**What you will do**.
Looking through the records below, please work out how many lines contain "step". Give only that number.

+-------+

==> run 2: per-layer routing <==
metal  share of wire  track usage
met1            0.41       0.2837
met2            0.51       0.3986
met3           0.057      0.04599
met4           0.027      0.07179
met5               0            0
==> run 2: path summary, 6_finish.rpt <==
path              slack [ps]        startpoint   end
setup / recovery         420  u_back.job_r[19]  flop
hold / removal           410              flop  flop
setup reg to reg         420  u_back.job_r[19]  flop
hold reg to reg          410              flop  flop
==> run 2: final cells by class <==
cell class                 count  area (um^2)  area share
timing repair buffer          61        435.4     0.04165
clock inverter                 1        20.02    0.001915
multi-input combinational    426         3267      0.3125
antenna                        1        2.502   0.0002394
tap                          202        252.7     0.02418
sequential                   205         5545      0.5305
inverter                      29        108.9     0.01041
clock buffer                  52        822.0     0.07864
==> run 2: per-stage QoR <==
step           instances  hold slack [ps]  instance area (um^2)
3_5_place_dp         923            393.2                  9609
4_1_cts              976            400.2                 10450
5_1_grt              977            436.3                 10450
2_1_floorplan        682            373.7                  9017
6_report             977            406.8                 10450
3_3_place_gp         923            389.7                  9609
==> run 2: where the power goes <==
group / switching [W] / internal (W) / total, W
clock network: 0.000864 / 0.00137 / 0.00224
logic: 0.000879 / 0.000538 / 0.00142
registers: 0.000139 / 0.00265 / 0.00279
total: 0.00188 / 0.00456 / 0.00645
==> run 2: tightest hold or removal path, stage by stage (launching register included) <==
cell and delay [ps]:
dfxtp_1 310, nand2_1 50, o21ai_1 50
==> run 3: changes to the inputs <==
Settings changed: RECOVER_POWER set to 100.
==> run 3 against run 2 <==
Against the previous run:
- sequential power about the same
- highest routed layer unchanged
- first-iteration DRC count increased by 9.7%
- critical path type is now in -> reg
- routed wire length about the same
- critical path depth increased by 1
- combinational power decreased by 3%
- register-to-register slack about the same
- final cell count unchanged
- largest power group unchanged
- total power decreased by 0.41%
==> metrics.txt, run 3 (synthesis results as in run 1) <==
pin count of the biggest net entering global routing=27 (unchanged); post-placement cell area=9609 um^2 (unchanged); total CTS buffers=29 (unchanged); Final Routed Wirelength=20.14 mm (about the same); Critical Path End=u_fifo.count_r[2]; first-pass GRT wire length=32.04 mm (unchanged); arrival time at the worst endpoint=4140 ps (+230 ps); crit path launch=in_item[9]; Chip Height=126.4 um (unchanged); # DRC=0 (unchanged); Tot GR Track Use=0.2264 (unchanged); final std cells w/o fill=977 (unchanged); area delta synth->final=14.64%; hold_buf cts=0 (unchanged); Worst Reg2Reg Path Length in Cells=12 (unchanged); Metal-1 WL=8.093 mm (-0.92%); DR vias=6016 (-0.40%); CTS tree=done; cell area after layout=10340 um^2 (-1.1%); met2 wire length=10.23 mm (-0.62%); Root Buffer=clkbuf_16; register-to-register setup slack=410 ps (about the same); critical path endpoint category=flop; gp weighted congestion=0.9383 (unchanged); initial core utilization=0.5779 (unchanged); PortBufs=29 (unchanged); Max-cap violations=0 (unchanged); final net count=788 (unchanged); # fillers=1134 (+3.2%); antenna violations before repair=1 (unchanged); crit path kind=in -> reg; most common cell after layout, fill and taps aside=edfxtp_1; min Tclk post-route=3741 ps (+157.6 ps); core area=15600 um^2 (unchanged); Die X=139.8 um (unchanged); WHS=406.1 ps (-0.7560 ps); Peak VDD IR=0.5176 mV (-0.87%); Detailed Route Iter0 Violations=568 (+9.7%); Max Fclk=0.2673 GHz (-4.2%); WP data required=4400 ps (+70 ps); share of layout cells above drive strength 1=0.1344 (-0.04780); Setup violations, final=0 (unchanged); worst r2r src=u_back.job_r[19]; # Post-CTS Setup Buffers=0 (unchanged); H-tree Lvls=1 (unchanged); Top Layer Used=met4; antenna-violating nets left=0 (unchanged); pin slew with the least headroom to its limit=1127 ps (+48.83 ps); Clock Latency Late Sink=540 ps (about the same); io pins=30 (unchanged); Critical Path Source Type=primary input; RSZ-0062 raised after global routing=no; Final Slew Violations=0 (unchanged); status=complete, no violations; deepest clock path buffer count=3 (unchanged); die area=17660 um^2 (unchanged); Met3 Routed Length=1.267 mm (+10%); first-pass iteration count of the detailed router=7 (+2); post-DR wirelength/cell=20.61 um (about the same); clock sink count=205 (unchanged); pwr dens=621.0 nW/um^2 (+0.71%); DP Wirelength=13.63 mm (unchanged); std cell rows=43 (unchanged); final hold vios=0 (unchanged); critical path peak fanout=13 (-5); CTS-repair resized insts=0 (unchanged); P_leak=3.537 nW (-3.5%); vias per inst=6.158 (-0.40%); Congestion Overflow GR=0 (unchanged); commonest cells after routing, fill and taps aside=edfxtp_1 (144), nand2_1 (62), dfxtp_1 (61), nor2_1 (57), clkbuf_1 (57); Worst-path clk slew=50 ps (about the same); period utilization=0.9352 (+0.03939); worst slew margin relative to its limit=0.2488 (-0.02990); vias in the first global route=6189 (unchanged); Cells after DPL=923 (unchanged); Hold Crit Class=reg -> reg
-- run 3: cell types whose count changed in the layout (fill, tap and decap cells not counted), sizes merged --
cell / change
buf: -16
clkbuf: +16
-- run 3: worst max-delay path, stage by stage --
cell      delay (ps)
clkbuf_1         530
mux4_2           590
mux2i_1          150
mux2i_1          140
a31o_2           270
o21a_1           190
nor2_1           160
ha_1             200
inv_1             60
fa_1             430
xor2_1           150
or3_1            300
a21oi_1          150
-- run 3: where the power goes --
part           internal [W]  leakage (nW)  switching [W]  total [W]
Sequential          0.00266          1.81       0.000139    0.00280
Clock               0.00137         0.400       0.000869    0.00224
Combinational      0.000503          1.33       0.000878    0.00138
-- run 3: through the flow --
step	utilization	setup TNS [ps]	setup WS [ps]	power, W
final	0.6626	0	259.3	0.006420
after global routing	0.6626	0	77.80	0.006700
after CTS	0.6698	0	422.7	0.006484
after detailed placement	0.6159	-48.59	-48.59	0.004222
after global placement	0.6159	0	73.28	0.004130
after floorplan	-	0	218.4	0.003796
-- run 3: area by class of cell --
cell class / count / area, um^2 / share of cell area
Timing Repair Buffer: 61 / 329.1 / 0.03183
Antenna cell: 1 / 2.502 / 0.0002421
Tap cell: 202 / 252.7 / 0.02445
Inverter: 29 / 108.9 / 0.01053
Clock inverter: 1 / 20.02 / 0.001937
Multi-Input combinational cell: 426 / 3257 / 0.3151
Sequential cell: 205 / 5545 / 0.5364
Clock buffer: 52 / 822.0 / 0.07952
### config.mk
export PLATFORM = sky130hd
export DESIGN_NAME = hcurl_line_legendre_basis_core
export DESIGN_NICKNAME = d
export VERILOG_FILES = /design/src/sv/hcurl_pkg.sv /design/src/sv/hcurl_mul.sv /design/src/sv/hcurl_line_legendre_basis_core.sv
export SDC_FILE = /design/constraint.sdc
export NUM_CORES = 2
export LEC_CHECK = 0
export ABC_CLOCK_PERIOD_IN_PS = 15300
export BUFFER_PORTS_ARGS = -buffer_cell sky130_fd_sc_hd__buf_2
export CAP_MARGIN = 40
export CORE_ASPECT_RATIO = 0.75
export CORE_MARGIN = 2
export CORE_UTILIZATION = 35
export CTS_BUF_LIST = sky130_fd_sc_hd__clkbuf_16
export CTS_CLUSTER_SIZE = 20
export DETAILED_ROUTE_END_ITERATION = 7
export PLACE_DENSITY = 0.5
export SLEW_MARGIN = 5
export SYNTH_ARGS = -nofsm -noshare
export SYNTH_HDL_FRONTEND = slang
export SYNTH_SLANG_ARGS = --single-unit
### constraint.sdc
create_clock -name clk -period 15.3 [get_ports clk]
set_input_delay 0.765 -clock clk [delete_from_list [all_inputs] [get_ports clk]]
set_output_delay 0.765 -clock clk [all_outputs]
set_load 0.005 [all_outputs]
### src/sv/hcurl_pkg.sv
// shared types, constants and the divisor reciprocal table of the line legendre basis core
package hcurl_pkg;

	localparam int MAX_ORDER = 15;
	localparam int K_W       = 4;
	localparam int VAL_W     = 16;
	localparam int OP_W      = 22;
	localparam int PROD_W    = 2 * OP_W;
	localparam int NUM_W     = 21;
	localparam int RECIP_W   = 21;
	localparam int RECIP_SH  = 22;

	localparam logic signed [VAL_W-1:0] ONE_Q14  = 16'sd16384;
	localparam logic signed [VAL_W-1:0] MONE_Q14 = -16'sd16384;

	localparam logic CFG_ORDER = 1'b0;
	localparam logic CFG_NEG   = 1'b1;

	typedef logic signed [OP_W-1:0]   op_t;
	typedef logic signed [PROD_W-1:0] prod_t;

	// floor(2^22 / (2k)) for the divide by 2k
	function automatic logic [RECIP_W-1:0] recip(input logic [K_W-1:0] k);
		logic [RECIP_W-1:0] r;
		case (k)
			4'd2:    r = 21'd1048576;
			4'd3:    r = 21'd699050;
			4'd4:    r = 21'd524288;
			4'd5:    r = 21'd419430;
			4'd6:    r = 21'd349525;
			4'd7:    r = 21'd299593;
			4'd8:    r = 21'd262144;
			4'd9:    r = 21'd233016;
			4'd10:   r = 21'd209715;
			4'd11:   r = 21'd190650;
			4'd12:   r = 21'd174762;
			4'd13:   r = 21'd161319;
			4'd14:   r = 21'd149796;
			4'd15:   r = 21'd139810;
			default: r = '0;
		endcase
		return r;
	endfunction

endpackage

### src/sv/hcurl_mul.sv
// shared signed multiplier with a registered product
module hcurl_mul (
	input  logic                 clk,
	input  hcurl_pkg::op_t       op_a,
	input  hcurl_pkg::op_t       op_b,
	output hcurl_pkg::prod_t     prod_q
);

	always_ff @(posedge clk) begin
		prod_q <= op_a * op_b;
	end

endmodule
**src/salct_ram.sv**
```systemverilog
// Generic single-write, single-read RAM with a registered read port.
`default_nettype none

module salct_ram #(
    parameter int WIDTH = 8,
    parameter int DEPTH = 64
) (
    input  wire logic                     clk,
    input  wire logic                     we,
    input  wire logic [$clog2(DEPTH)-1:0] waddr,
    input  wire logic [WIDTH-1:0]         wdata,
    input  wire logic                     re,
    input  wire logic [$clog2(DEPTH)-1:0] raddr,
    output logic      [WIDTH-1:0]         rdata
);

    logic [WIDTH-1:0] mem [DEPTH];

    // A read of the entry being written returns the old contents.
    always_ff @(posedge clk) begin
        if (we) begin
            mem[waddr] <= wdata;
        end
        if (re) begin
            rdata <= mem[raddr];
        end
    end

endmodule : salct_ram

`default_nettype wire

```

+-------+

**Response to the task**.
2